■ EXERCISE OBJECTIVE
All that is needed is the line containing "- Number of antenna diodes: R vs Q up 3" together with each line after it, transcribed exactly to the end of the records.
[PROVIDED DATA — start]
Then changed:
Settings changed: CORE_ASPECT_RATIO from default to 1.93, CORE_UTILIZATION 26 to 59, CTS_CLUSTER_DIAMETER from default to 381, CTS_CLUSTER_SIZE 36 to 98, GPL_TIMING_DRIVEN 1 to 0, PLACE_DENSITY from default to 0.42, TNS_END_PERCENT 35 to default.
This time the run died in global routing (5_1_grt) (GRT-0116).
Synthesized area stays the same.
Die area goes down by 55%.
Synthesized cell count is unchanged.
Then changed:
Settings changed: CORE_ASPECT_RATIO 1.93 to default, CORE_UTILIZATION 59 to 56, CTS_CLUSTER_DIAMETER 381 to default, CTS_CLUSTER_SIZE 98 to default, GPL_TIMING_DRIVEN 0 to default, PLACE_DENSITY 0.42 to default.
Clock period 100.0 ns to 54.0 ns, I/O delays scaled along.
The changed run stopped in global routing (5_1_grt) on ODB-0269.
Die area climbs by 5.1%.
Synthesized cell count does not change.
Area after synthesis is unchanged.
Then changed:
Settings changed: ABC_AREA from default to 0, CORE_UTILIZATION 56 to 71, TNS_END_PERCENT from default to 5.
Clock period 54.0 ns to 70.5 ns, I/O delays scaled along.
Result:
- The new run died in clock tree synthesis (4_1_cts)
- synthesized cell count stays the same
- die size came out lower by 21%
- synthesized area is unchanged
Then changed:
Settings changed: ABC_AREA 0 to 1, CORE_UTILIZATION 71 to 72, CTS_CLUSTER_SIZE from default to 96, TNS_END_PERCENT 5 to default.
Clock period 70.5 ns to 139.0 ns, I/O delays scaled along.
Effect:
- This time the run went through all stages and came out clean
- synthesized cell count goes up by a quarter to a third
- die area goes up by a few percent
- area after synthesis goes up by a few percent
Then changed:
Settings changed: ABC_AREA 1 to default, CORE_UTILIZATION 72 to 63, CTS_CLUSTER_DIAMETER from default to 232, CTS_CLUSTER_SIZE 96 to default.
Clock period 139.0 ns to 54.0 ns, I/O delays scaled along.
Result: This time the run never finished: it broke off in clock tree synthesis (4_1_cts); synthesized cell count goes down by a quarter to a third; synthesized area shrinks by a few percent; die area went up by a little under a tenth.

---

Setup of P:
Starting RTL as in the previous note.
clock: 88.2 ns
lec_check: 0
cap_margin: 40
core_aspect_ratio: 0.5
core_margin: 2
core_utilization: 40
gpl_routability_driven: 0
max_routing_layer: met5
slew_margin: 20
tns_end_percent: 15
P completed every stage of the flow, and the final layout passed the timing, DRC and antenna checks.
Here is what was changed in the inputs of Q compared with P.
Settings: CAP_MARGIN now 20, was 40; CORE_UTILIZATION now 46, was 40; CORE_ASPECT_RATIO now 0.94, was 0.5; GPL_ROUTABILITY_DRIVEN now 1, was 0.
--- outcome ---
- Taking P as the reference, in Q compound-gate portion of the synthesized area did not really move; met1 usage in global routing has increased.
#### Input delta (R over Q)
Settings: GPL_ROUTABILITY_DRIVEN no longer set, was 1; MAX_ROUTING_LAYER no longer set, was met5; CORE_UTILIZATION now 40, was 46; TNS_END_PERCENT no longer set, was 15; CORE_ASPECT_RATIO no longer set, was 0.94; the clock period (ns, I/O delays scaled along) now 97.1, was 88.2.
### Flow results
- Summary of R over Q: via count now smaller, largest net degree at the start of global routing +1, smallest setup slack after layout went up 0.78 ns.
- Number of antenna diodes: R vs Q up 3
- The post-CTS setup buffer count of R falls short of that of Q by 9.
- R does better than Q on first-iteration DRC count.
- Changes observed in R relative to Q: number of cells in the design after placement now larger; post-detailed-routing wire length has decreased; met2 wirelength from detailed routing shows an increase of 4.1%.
[PROVIDED DATA — finish]
■ SOLUTION FOR THIS TASK
- Number of antenna diodes: R vs Q up 3
- The post-CTS setup buffer count of R falls short of that of Q by 9.
- R does better than Q on first-iteration DRC count.
- Changes observed in R relative to Q: number of cells in the design after placement now larger; post-detailed-routing wire length has decreased; met2 wirelength from detailed routing shows an increase of 4.1%.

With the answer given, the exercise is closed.